There are remarkable parallels between the Deity of the three major monotheistic religions and the free market Finance deity:

The Mosaic God:

Omniscient      –          all knowing

Providential     –          all good

Omnipotent    –          all powerful

The Free Market:

All information is already in the market (i.e., the EMH)       –          all knowing

The consequences of allowing the free market to work are maximization of efficiency and profits              –          all good

There is no way to outperform the market, either by active management or by government planning                     –          all powerful

In other words, just as God revealed to humanity a moral code, the Market give us its moral code, which is:

We are rational optimizers and profit maximization is and should be the good and the goal.

From Homo Sapiens we have been reduced to Homo Economicus, a shadow of what we are, a thin slice of what it means to be fully human.


Empirical Evidence Against MFT

While CAPM originated first, and OPT is a key tool to pricing risk, arguably EMH is the cornerstone of MFT. Yet, the past decade has shown the weakness of the EMH and, by extension, MFT.
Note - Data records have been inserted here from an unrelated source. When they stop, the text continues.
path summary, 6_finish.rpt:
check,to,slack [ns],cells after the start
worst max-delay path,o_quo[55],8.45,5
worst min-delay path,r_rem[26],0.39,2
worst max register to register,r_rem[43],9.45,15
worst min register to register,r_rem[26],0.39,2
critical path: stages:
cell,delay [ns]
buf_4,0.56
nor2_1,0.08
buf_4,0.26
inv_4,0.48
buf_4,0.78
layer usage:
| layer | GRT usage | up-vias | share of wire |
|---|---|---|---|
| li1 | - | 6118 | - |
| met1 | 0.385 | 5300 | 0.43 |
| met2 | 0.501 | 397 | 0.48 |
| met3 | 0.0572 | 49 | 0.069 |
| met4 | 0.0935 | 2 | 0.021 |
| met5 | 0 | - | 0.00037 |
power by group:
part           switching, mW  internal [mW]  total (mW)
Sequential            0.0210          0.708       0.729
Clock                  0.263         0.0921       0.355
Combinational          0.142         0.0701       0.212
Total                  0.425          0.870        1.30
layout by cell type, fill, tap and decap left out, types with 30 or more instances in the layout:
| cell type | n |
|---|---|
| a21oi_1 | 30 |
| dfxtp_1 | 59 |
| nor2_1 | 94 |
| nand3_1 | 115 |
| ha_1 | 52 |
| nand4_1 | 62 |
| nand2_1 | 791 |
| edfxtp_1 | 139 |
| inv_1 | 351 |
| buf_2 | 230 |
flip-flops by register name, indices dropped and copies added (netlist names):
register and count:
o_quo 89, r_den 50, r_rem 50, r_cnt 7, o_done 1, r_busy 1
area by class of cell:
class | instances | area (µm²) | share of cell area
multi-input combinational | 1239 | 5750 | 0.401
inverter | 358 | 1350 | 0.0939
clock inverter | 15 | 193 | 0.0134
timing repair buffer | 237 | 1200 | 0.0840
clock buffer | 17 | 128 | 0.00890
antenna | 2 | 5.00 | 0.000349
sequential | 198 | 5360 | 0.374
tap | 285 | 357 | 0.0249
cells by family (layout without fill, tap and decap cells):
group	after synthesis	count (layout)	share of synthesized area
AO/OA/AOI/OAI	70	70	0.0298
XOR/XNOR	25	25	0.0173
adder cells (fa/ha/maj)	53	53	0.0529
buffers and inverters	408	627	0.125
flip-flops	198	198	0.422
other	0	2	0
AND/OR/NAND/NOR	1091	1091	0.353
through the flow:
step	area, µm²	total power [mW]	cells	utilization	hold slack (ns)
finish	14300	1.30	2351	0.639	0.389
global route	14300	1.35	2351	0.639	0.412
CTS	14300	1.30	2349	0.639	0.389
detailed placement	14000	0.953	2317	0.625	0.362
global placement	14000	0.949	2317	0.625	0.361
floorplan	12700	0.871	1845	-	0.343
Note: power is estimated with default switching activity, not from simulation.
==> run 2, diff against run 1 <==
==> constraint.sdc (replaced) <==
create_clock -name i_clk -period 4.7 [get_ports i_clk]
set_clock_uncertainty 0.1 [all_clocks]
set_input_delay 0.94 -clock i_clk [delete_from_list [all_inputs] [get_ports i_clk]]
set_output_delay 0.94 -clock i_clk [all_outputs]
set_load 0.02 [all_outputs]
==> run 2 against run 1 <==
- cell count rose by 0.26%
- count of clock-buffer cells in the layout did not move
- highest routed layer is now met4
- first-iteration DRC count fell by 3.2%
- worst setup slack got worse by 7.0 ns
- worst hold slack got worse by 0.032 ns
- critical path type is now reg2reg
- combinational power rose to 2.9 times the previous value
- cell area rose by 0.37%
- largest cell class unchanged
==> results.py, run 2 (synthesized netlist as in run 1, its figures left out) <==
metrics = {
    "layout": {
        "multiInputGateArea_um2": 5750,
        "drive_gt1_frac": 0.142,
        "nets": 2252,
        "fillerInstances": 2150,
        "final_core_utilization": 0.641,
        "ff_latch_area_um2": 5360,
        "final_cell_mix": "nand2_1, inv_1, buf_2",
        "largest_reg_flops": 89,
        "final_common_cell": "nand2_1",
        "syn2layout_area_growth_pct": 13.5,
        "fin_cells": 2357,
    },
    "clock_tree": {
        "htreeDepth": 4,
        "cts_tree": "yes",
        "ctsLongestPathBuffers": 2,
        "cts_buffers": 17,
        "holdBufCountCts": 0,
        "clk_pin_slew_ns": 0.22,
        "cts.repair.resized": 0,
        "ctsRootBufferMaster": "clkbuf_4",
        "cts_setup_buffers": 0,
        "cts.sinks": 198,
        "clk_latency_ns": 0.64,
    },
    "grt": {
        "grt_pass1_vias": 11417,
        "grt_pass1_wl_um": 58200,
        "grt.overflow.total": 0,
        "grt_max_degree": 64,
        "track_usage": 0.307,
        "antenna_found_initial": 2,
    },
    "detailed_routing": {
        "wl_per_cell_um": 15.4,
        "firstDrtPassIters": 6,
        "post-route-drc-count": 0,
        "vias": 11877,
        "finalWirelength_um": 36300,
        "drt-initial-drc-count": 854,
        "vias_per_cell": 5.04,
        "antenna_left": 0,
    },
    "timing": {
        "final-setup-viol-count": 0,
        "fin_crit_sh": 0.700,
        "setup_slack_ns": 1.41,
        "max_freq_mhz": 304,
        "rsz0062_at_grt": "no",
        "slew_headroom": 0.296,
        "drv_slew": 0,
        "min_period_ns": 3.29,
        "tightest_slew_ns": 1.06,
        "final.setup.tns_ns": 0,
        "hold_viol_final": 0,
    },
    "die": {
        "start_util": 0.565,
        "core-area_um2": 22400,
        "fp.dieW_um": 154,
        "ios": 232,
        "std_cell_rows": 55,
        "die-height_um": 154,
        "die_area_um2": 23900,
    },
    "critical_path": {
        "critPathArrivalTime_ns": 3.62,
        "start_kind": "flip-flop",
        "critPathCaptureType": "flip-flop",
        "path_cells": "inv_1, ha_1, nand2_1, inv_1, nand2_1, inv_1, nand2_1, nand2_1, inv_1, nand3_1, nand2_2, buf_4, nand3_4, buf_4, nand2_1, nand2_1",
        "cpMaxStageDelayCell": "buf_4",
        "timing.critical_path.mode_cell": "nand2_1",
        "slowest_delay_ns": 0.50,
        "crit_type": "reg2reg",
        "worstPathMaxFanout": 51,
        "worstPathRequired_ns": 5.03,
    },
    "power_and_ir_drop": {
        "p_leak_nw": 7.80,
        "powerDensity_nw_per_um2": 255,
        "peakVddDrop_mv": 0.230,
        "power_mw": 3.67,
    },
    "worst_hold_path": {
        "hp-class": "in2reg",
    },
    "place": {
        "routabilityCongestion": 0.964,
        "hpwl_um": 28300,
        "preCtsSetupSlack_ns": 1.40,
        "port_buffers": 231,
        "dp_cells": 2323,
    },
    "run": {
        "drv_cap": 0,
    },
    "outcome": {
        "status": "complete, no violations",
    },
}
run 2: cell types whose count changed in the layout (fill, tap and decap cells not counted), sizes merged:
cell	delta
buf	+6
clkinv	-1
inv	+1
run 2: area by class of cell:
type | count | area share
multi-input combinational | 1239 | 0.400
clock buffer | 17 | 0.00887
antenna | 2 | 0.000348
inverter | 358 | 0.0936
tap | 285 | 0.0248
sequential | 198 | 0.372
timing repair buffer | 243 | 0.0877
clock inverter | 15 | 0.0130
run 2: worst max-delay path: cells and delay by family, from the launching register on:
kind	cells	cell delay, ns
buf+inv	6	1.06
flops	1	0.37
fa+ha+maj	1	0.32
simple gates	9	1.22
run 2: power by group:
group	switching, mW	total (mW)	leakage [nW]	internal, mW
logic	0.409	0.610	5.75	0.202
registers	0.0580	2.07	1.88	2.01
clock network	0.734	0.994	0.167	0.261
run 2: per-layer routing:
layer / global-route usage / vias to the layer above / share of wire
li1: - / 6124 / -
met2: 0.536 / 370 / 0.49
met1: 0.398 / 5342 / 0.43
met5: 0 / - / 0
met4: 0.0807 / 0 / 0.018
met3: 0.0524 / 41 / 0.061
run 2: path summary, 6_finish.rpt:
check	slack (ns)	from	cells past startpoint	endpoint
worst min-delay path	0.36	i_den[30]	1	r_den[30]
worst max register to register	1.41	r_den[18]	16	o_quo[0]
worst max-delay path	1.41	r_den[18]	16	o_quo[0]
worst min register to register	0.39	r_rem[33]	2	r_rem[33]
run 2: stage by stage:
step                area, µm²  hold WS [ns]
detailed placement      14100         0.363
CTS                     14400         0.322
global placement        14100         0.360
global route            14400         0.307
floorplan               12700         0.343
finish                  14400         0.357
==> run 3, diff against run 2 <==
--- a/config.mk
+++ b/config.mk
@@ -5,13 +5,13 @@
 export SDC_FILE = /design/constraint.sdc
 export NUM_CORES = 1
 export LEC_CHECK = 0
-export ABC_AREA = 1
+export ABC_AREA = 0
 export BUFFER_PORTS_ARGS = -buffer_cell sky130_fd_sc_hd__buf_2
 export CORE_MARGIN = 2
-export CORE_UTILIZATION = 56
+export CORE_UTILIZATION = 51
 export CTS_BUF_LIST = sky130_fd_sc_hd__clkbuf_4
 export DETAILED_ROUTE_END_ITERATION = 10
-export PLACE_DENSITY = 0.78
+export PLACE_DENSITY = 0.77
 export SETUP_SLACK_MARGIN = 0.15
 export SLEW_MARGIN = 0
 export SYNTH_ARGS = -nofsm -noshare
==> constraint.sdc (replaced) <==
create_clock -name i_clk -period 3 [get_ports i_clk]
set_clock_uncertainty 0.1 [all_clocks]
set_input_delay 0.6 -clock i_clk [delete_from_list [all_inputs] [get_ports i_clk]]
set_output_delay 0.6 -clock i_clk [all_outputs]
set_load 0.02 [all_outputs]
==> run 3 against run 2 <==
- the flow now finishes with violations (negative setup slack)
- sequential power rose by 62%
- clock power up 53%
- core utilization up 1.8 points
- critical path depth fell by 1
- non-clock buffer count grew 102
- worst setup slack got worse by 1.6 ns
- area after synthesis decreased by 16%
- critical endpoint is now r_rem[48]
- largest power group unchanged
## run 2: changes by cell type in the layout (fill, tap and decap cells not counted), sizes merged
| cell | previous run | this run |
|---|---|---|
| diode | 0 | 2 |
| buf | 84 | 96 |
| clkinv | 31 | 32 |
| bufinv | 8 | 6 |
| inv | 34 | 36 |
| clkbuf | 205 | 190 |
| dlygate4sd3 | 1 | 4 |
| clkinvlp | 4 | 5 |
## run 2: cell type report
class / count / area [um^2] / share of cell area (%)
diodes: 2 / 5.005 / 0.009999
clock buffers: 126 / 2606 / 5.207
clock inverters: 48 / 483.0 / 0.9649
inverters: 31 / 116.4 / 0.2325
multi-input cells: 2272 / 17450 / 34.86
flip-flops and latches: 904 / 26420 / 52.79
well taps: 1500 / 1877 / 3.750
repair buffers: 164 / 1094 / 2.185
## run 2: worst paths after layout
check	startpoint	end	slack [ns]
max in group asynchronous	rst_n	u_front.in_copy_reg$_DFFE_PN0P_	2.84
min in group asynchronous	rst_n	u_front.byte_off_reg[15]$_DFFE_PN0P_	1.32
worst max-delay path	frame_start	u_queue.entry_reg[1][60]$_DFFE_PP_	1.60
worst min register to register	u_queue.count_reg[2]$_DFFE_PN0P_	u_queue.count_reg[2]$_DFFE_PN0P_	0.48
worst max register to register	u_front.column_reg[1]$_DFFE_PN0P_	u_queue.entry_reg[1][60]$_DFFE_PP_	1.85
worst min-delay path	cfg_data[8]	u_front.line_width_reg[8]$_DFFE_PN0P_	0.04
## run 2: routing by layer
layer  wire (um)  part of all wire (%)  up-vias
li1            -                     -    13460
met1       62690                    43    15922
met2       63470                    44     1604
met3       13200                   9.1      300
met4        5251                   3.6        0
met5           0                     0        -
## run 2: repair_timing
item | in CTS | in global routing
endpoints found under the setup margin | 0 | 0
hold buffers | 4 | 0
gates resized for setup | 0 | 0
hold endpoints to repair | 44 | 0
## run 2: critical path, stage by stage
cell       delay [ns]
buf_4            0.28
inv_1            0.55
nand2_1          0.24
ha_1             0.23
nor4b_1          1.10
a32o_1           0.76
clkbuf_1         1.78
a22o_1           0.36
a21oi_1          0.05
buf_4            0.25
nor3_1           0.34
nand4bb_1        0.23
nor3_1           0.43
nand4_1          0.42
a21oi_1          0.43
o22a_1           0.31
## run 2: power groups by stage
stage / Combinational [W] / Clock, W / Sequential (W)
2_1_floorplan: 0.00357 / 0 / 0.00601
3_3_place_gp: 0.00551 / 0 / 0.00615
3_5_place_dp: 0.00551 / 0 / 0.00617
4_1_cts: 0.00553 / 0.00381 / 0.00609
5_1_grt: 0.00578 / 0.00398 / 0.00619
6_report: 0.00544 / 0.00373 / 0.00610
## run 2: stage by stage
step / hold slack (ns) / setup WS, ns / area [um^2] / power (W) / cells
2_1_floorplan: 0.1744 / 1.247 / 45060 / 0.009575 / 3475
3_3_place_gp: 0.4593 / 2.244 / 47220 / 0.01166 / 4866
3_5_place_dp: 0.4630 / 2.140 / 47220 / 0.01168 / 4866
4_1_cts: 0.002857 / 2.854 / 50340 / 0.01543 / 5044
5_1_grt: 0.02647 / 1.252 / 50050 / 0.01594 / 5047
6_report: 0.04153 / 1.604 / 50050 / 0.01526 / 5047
Consider Intel. Its stock probably was not worth $146 per share in July 2000, during the dot-com bubble. Likewise, Intel stock was not worth only $13.22 in October 2002, at the bottom of the tech bear market.

Consider the housing bubble of the last decade. It was not rational for house prices to triple in 10 years. Bubbles, as well as the crashes that follow them, do not reflect rational economic agency, because they do not reflect correct prices that have taken in all available information. Bubbles are a reflection of irrational expectations that arise when investors herd into the same investments at the same time. Prices are driven by greed, not rational calculations.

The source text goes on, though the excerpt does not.